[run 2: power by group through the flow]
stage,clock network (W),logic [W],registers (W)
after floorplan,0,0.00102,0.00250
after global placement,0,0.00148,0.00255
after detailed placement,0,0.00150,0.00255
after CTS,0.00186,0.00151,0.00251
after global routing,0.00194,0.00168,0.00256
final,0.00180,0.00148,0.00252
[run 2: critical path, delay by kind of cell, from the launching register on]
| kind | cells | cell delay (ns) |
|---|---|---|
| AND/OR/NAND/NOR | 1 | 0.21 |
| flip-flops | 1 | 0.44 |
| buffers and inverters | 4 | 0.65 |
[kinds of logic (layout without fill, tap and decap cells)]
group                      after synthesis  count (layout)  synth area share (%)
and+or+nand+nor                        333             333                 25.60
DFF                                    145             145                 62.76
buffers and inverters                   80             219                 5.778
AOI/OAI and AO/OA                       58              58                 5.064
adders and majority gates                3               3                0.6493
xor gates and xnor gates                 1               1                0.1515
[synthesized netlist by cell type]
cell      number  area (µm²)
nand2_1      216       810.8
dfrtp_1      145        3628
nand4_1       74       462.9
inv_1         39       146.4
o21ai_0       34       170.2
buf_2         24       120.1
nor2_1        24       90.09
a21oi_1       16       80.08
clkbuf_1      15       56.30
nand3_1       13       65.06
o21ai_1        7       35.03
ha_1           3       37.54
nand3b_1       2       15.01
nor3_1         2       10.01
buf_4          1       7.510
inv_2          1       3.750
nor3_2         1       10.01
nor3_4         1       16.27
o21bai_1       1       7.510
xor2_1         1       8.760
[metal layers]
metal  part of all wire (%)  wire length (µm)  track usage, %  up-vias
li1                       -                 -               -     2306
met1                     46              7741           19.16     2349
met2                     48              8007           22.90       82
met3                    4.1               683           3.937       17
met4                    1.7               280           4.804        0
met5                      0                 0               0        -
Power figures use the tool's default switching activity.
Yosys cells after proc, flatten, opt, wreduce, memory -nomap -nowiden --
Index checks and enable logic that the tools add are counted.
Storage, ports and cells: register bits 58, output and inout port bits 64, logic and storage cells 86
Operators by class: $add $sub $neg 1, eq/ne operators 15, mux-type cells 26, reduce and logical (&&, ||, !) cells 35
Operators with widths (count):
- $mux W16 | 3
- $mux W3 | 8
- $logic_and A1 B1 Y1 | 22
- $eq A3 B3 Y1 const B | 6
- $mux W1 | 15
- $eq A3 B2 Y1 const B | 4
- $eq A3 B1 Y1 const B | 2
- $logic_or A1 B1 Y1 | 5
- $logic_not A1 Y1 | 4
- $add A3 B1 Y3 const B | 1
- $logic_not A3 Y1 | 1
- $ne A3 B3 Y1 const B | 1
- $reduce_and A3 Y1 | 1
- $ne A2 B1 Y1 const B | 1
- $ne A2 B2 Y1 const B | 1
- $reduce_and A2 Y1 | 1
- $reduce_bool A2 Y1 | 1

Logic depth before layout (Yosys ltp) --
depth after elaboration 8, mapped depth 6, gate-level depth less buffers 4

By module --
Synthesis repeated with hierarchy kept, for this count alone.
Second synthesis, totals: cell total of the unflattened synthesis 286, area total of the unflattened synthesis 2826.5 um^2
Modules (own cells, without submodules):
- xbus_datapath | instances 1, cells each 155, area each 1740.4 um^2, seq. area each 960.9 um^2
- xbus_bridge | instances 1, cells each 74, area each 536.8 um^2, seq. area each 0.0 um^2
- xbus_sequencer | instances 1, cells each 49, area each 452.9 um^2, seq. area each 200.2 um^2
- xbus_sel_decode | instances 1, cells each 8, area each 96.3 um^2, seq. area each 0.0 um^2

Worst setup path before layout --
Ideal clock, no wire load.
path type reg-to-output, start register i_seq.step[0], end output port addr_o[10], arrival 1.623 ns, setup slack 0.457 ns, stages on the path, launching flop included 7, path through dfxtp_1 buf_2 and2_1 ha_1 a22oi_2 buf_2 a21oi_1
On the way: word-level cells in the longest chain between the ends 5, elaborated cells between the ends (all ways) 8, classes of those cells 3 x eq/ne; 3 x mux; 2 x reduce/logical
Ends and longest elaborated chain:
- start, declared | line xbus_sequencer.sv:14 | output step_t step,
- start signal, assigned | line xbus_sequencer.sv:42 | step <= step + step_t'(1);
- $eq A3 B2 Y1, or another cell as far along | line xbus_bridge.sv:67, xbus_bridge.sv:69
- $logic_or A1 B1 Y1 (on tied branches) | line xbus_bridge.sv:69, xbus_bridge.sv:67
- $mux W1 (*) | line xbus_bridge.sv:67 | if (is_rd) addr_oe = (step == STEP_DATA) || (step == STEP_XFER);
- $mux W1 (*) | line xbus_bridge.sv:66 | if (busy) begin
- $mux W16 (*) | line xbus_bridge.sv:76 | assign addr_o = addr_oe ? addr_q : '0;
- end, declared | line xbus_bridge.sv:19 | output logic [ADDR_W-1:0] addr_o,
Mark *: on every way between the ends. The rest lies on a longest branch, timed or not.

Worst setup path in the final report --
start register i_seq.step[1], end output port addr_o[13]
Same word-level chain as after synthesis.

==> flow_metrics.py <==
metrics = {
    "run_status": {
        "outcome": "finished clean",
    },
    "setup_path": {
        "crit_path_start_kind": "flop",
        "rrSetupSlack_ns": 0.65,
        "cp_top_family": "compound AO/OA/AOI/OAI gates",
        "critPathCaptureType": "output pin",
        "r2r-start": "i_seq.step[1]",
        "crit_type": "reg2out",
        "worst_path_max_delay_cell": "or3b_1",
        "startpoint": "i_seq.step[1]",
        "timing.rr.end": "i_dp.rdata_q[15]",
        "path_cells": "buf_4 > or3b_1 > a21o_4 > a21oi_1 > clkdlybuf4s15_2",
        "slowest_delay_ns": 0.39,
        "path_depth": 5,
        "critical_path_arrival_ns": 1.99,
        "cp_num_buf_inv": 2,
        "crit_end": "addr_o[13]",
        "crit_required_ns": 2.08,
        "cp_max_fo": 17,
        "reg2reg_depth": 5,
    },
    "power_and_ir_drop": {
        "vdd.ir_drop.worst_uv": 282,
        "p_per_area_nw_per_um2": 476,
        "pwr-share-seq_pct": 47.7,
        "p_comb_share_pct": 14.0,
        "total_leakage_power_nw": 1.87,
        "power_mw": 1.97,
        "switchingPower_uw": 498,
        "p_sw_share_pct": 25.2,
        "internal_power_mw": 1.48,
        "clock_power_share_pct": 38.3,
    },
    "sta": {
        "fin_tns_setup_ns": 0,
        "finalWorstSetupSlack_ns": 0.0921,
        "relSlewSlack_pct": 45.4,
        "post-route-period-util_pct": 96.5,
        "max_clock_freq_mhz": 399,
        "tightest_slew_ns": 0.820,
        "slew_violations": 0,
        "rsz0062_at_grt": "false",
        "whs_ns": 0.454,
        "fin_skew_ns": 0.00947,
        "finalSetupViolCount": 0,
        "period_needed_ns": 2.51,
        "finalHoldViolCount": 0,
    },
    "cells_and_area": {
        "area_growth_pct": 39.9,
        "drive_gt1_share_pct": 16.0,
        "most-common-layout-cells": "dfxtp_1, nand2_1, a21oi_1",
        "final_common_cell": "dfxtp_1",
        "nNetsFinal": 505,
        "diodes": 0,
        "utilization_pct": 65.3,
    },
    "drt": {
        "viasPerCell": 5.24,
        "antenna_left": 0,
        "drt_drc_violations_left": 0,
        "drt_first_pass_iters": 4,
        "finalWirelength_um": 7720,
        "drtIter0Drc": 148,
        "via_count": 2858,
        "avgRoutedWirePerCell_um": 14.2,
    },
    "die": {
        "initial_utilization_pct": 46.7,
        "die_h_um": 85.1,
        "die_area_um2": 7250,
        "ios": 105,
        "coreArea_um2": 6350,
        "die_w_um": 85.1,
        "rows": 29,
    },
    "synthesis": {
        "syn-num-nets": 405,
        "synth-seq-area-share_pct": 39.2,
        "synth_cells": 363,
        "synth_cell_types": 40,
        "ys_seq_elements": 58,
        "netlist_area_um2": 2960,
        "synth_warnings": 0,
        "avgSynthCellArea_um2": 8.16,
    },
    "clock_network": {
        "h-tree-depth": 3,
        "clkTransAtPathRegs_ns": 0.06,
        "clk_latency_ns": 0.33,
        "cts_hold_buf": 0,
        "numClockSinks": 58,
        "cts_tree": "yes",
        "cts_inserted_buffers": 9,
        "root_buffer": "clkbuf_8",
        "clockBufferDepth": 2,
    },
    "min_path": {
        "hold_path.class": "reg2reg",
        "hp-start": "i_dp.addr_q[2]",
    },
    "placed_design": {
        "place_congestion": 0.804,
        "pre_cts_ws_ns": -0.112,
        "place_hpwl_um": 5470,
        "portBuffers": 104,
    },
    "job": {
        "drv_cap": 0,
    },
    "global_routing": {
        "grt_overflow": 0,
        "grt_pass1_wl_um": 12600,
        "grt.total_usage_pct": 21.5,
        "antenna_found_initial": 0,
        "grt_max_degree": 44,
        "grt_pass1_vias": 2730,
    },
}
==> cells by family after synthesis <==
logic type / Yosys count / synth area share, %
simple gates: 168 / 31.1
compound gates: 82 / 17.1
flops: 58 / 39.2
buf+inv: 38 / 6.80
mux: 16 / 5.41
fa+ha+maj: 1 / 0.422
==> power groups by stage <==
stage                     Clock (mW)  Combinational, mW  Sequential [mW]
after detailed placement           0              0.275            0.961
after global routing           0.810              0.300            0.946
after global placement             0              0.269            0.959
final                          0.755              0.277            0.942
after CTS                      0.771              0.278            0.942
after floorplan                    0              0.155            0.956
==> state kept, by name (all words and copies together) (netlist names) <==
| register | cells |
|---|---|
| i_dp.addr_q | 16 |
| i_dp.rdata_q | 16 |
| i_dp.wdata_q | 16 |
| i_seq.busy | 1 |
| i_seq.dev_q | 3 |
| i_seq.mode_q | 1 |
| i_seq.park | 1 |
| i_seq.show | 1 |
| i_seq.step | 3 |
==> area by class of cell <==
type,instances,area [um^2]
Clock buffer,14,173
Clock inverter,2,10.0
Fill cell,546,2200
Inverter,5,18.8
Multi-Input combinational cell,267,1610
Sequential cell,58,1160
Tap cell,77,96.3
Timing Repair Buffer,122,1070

#### Work to be completed
Only the lines from the start of the data to the line holding "final,0.00180,0.00148,0.00252" are wanted; return them exactly, both ends included.

#### Exercise answer
[run 2: power by group through the flow]
stage,clock network (W),logic [W],registers (W)
after floorplan,0,0.00102,0.00250
after global placement,0,0.00148,0.00255
after detailed placement,0,0.00150,0.00255
after CTS,0.00186,0.00151,0.00251
after global routing,0.00194,0.00168,0.00256
final,0.00180,0.00148,0.00252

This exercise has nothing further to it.